La veintena venía más o menos engañada, porque no tenía yo todas conmigo de que lo social tirara todavía entre ellos. Por eso me he llevado la sorpresa del día cuando un puñadillo de ellos me decía que estaban perdidos, que querían hacer cosas sociales, que estaban motivados, pero no sabían por dónde empezar... Y me decía yo al volver a mi casa, después de acordar otra convocatoria en breve, que esto es también educar; o, visto el tema de la Secundaria, educar tal vez de verdad, crear buenas personas, honrados ciudadanos...

Motivador y agradecido. Buena andadura para el proyecto. Para todos.

jueves, 29 de octubre de 2009

No permitir que la vida se escape rondando.

Esta mañana les decía a mis alumnos de 2º ESO, en medio de una de las actividades especiales programadas para este mes, que no permitieran que la vida se les escapara rondando. Bueno, para no faltar a la verdad, lo cierto es que casi literalmente les he dicho que el día de hoy no lo volverían a vivir y que había que sentirlo y saborearlo. Nada del carpe diem ese al que tengo cierta manía, sino más bien una de déjate cuestionar por la vida; pero, como todo: si no lo digo así, no se entera ni el tato...

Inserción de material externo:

**src/rtl/reg_share_arb.sv**
```systemverilog
// Round-robin arbiter sharing one W-bit register among NREQ requesters; state updates on the falling edge of c.
// Optional ownership hold (lock port, HOLD state) is enabled with `define REG_SHARE_LOCK_EN.
module reg_share_arb #(
    parameter int unsigned NREQ = 4,
    parameter int unsigned W    = 8
) (
    input  logic                      c,
    input  logic                      r,
    input  logic [NREQ-1:0]           req,
    input  logic [NREQ*W-1:0]         din,
`ifdef REG_SHARE_LOCK_EN
    input  logic [NREQ-1:0]           lock,
`endif
    output logic [NREQ-1:0]           gnt,
    output logic [W-1:0]              q,
    output logic [$clog2(NREQ)-1:0]   owner,
    output logic                      valid,
    output logic                      busy
);

    localparam int unsigned PW = $clog2(NREQ);

`ifdef REG_SHARE_LOCK_EN
    typedef enum logic [1:0] {IDLE, WRITE, HOLD} state_t;
`else
    typedef enum logic [1:0] {IDLE, WRITE} state_t;
`endif

    state_t          state, state_nxt;
    logic [PW-1:0]   ptr, ptr_nxt;
    logic [PW-1:0]   win, win_nxt;
    logic [NREQ-1:0] gnt_nxt;
    logic [W-1:0]    q_nxt;
    logic [PW-1:0]   owner_nxt;
    logic            valid_nxt;
    logic            busy_nxt;
    logic [PW-1:0]   pick;
    logic [W-1:0]    slice [NREQ];

    for (genvar i = 0; i < NREQ; i++) begin : g_slice
        assign slice[i] = din[i*W +: W];
    end

    // Scanning from the far end lets the match closest to ptr overwrite the others.
    function automatic logic [PW-1:0] rr_pick(input logic [NREQ-1:0] rq, input logic [PW-1:0] p);
        logic [PW-1:0] res;
        int            idx;
        res = p;
        for (int k = NREQ - 1; k >= 0; k--) begin
            idx = (int'(p) + k) % int'(NREQ);
            if (rq[idx]) res = PW'(idx);
        end
        return res;
    endfunction

    assign pick = rr_pick(req, ptr);

    always_comb begin
        // NOTE: every output of this block gets a default first, so no path leaves one unassigned and no latch is inferred.
        state_nxt = state;
        ptr_nxt   = ptr;
        win_nxt   = win;
        gnt_nxt   = gnt;
        q_nxt     = q;
        owner_nxt = owner;
        valid_nxt = valid;
        case (state)
            IDLE: begin
                if (|req) begin
                    win_nxt       = pick;
                    gnt_nxt       = '0;
                    gnt_nxt[pick] = 1'b1;
                    state_nxt     = WRITE;
                end
            end
            WRITE: begin
                q_nxt     = slice[win];
                owner_nxt = win;
                valid_nxt = 1'b1;
                ptr_nxt   = (win == PW'(NREQ - 1)) ? '0 : win + 1'b1;
                gnt_nxt   = '0;
                state_nxt = IDLE;
`ifdef REG_SHARE_LOCK_EN
                if (lock[win]) begin
                    gnt_nxt   = gnt;
                    state_nxt = HOLD;
                end
`endif
            end
`ifdef REG_SHARE_LOCK_EN
            HOLD: begin
                // The load on the releasing edge still happens; only ownership ends.
                q_nxt = slice[win];
                if (!lock[win]) begin
                    gnt_nxt   = '0;
                    state_nxt = IDLE;
                end
            end
`endif
            default: begin
                gnt_nxt   = '0;
                state_nxt = IDLE;
            end
        endcase
        busy_nxt = (state_nxt != IDLE);
    end

    always_ff @(negedge c) begin
        // NOTE: non-blocking assignments so every register samples the pre-edge values of the others.
        if (r) begin
            state <= IDLE;
            ptr   <= '0;
            win   <= '0;
            gnt   <= '0;
            q     <= '0;
            owner <= '0;
            valid <= 1'b0;
            busy  <= 1'b0;
        end else begin
            state <= state_nxt;
            ptr   <= ptr_nxt;
            win   <= win_nxt;
            gnt   <= gnt_nxt;
            q     <= q_nxt;
            owner <= owner_nxt;
            valid <= valid_nxt;
            busy  <= busy_nxt;
        end
    end

endmodule

```
**config.mk**
```make
export PLATFORM = sky130hd
export DESIGN_NAME = reg_share_arb
export DESIGN_NICKNAME = d
export VERILOG_FILES = /design/src/rtl/reg_share_arb.sv
export SDC_FILE = /design/constraint.sdc
export NUM_CORES = 1
export LEC_CHECK = 0
export ABC_AREA = 1
export CAP_MARGIN = 40
export CORE_AREA = 2 2 57 59
export DETAILED_ROUTE_END_ITERATION = 6
export DIE_AREA = 0 0 59 61
export PLACE_DENSITY = 0.85
export SLEW_MARGIN = 20
export SYNTH_ARGS = -nofsm -noshare
export SYNTH_HDL_FRONTEND = slang
export SYNTH_SLANG_ARGS = --single-unit
```
**constraint.sdc**
```tcl
create_clock -name c -period 4 [get_ports c]
set_input_delay 0.8 -clock c [delete_from_list [all_inputs] [get_ports c]]
set_output_delay 0.8 -clock c [all_outputs]
set_load 0.01 [all_outputs]
```
**Yosys cells after proc, flatten, opt, wreduce, memory -nomap -nowiden**

Cells that the tools add are included.

- Flip-flop bits (word level): 22
- Output and inout port bits: 16
- Logic and storage cells: 58

- Equality and inequality tests: 2
- Reduce and logical (&&, ||, !) cells: 9
- Add/subtract/negate cells: 4
- Mux-type cells: 23
- Bitwise gates (word level): 5
- Magnitude comparators: 7

Operators by type and width:

| operator | count |
|---|---|
| 8-bit binary-select mux with 2-bit select | 1 |
| 8-bit two-way mux | 2 |
| 2-bit two-way mux | 7 |
| 3-bit by 4-bit < comparator with 1-bit output, second input constant | 3 |
| 1-bit binary-select mux with 2-bit select | 4 |
| 1-bit two-way mux | 8 |
| 2-bit OR reduction | 4 |
| 2-bit by 3-bit < comparator with 1-bit output, second input constant | 2 |
| 2-bit by 1-bit adder with 2-bit output, second input constant | 2 |
| 2-bit adder, second input constant | 2 |
| 4-bit OR reduction | 1 |
| 1-bit AND, first input constant | 3 |
| 3-bit >= comparator, second input constant | 1 |
| 2-bit inverter with 3-bit output | 1 |
| 1-bit demux with 2-bit select | 1 |
| 2-bit by 1-bit equality test with 1-bit output, second input constant | 1 |
| 2-bit equality test, second input constant | 1 |
| 2-bit by 1-bit >= comparator with 1-bit output, second input constant | 1 |
| 2-bit logical NOT | 1 |
| 2-bit AND reduction | 1 |
| 2-bit nonzero test | 1 |
| 1-bit logical AND | 1 |
| 1-bit inverter | 1 |

**Longest topological paths before layout**

- Depth in word-level cells: 14
- Depth in mapped cells: 13
- Mapped depth without buffers: 12

==> impl_results.md <==
- CTS tree: built
- Share of the synthesized area in the top cell type: 34.6%
- Clk root buf: clkbuf_4
- Most used flip-flop cell after synthesis: dfxtp_1
- Distinct cells, synth: 22
- Port Buffers: 53
- Hold Crit Class: flop to flop
- First-pass GRT wire length: 5600 um
- Synth area leader: dfxtp_1
- Fin cells: 310
- Critical path peak fanout: 3
- Drt total wl: 3280 um
- RSZ-0062 raised after global routing: no
- Reg clk slew, reported paths: 0.05 ns
- Diode count: 0
- Drt wl/cell: 10.6 um
- DRC: 0
- Met1 Routed Length: 1310 um
- Nets@finish: 317
- Slew headroom: 62.4%
- Total grt overflow: 0
- Total power draw: 595 uW
- Router iterations before antenna repair: 4
- Inst Count DP: 285
- Num CTS Buffers: 3
- Hpwl dp: 2410 um
- Setup bufs post-CTS: 0
- Clock latency on the worst-skew pair: 0.41 ns
- Starting Density: 43.1%
- DIE AREA: 3600 um^2
- Initial antenna violation count: 0
- Syn. warnings: 0
- Vias in the first global route: 1448
- Core area: 2950 um^2
- Number of hold violations in the final report: 0
- CTS sink cnt: 22
- Worst-Margin Slew: 0.563 ns
- Setup violations, final: 0
- Top cells by count, synth: nor2_1, nand2_1, o21ai_0
- Post-synth EDFFs: 0
- Row count: 20
- Area Growth Syn to Fin: 54.3%
- Layout cells sized above 1: 10.5%
- Leak pwr: 1.08 nW
- GP Congestion: 0.899
- Post-synthesis sequential area ratio: 34.6%
- Iteration-0 DRC Markers: 41
- Reported max-cap violation count: 0
- Syn Nets: 237
- Gate Count Post-Synth: 198
- Most common cell in the netlist: nor2_1
- Die W: 59 um
- Startpoint Class: input pin
- Hold_buf cts: 0
- Vias per inst: 4.84
- Pwr dens: 303 nW/um^2
- Top sig layer: met4
- Met2 wire len: 1690 um
- Final TNS setup: 0 ns
- Clk_skew: 0.0358 ns
- Synthesized area: 1270 um^2
- Number of H-tree levels: 1
- Worst EP arrival: 2.19 ns
- Required @ worst endpoint: 2.33 ns
- Synth Register Bits: 22
- Height of the die: 61 um
- IO Pins: 54
- Final ANT Viol Nets: 0
- Total number of vias: 1499
- Synth async-reset ratio: 0%
- Syn Area/Cell: 6.43 um^2
- Largest cells by area after synthesis: dfxtp_1, nor2_1, o21ai_0
- Largest net degree at the start of global routing: 20
- Met3 routed WL: 224 um
- Outcome: completed
- Max clock buf depth: 2
- Slew Viols, Final: 0
- Worst VDD drop: 172 uV
- Setup CP Type: input pin to flop
- Crit. End Element: flop
- GRT Total Usage: 20.2%
final timing paths:
kind                            startpoint      to  slack [ns]  depth (start not counted)
worst min register to register      gnt[0]  gnt[0]        0.46                          2
worst min-delay path                gnt[0]  gnt[0]        0.46                          2
worst max register to register      win[0]    q[0]        2.26                          5
worst max-delay path                req[0]  gnt[3]        0.14                         11
layout make-up:
class,instances,area [um^2]
clock buffer,3,22.5
clock inverter,23,88.8
fill,263,987
inverter,27,106
multi-input combinational,142,696
sequential,22,440
tap,33,41.3
timing repair buffer,60,571
critical path, cell delays in order:
cell             delay [ns]
clkdlybuf4s50_1        0.50
nand2_1                0.10
nand2_2                0.11
nand2_2                0.06
nand2_1                0.08
inv_1                  0.05
nand2_2                0.08
nand3_2                0.09
nand2_2                0.10
nand3_1                0.09
a21oi_2                0.13
kinds of logic after synthesis:
family,after synthesis,synth area share (%)
fa+ha+maj,1,0.982
compound gates,48,20.3
flops,22,34.6
buf+inv,34,11.3
simple gates,92,32.5
other cells,1,0.294
registers in the layout, summed over array words and instances (netlist names):
| signal | flops |
|---|---|
| busy | 1 |
| ptr | 2 |
| valid | 1 |
| owner | 2 |
| win | 2 |
| state | 2 |
| q | 8 |
| gnt | 4 |
repair_timing:
action                                 CTS  global route
setup endpoints to repair               16             4
pin swaps                                0             0
endpoints found under the hold margin    0             0
gates resized for setup                 16             6
stage by stage:
stage | area (um^2) | setup slack [ns] | util [%] | hold slack (ns)
floorplan | 1270 | 0.288 | - | 0.487
global placement | 1860 | -0.252 | 62.9 | 0.454
detailed placement | 1860 | -0.324 | 63.1 | 0.458
CTS | 1950 | 0.0761 | 66.1 | 0.459
global route | 1970 | 0.00999 | 66.6 | 0.470
finish | 1970 | 0.137 | 66.6 | 0.456
power by group:
group / switching [mW] / total [mW] / internal [mW] / leakage [nW]
clock: 0.131 / 0.198 / 0.0673 / 0.135
sequential: 0.0137 / 0.246 / 0.232 / 0.180
combinational: 0.0743 / 0.150 / 0.0762 / 0.764
per-layer routing:
metal  global-route usage [%]  vias to the layer above
met5                        0                        -
met4                     10.4                        0
met3                     6.82                        7
li1                         -                      793
met1                     21.1                      652
met2                     36.0                       47
cells in the final DEF, fill, tap and decap left out, drive strengths merged:
cell and instances:
a211oi 1, a21boi 1, a21oi 8, buf 7, clkbuf 3, clkdlybuf4s50 34
conb 1, dfxtp 22, dlygate4sd2 16, dlymetal6s2s 3, ha 1, inv 50
nand2 40, nand3 7, nand4 3, nor2 41, nor4 1, o21ai 30
o22ai 8
Power figures use the tool's default switching activity.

Al menos este grupo ha sabido -más o menos, tampoco hay que pasarse- cuidar algo el silencio. Y quizá por eso, mínimamente, uno de los chavales se atrevía a contar al grupo un par de cosas personales, de esas que les rondan a los adolescentes por la cabeza a todas horas y que para ellos son el centro de su propio mundo. Me ha sorprendido porque no es uno de esos alumnos a los que un profesor pondría la etiqueta de "buen alumno", sino más bien tirando a conflictivo, esperando en la silla el momento de salir del sistema educativo por la puerta de atrás o dejarse llevar vete tú a saber por qué o quién... Y sin embargo, era el primero en romper el hielo, ofrecerse voluntario o coger una escoba para barrer. Sus palabras, además, despertaban en mí la certeza de que a los adolescentes hay que prestarles oído, porque no se entienden, no saben, algunos hasta sufren. Y esto no me gusta. Y me molesta.

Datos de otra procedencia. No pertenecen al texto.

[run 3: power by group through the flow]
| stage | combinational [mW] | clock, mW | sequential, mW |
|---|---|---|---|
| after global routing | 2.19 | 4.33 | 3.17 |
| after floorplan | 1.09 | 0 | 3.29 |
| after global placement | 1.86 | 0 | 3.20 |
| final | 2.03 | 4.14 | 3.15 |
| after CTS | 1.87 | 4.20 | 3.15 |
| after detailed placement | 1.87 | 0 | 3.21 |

También los padres sufren. Hoy, además, recibía la visita de cuatro. Y todos sufrían, de uno u otro modo y en distinta medida. Mis compañeros, en general, tienen menos entrevistas con padres a lo largo del curso que yo; me imagino que es debido a que no me acostumbro a no mandar deberes para casa o permitirles que se vayan de rositas sin haber hecho algo en clase. Mala costumbre la mía la de forzarles a trabajar y regañar cuando no lo hacen. Un padre de alumno sufriente es mala cosa y a veces se revuelven contra el profesor -que, en el fondo, ya sabe la sociedad que es el culpable de todo, claro. Sorprendentemente, estas familias venían de buenas, con ganas de que a sus hijos se les ayudara y de colaborar para lograrlo. Uno me decía, incluso, que no sabían cómo ayudar mejor a su hija.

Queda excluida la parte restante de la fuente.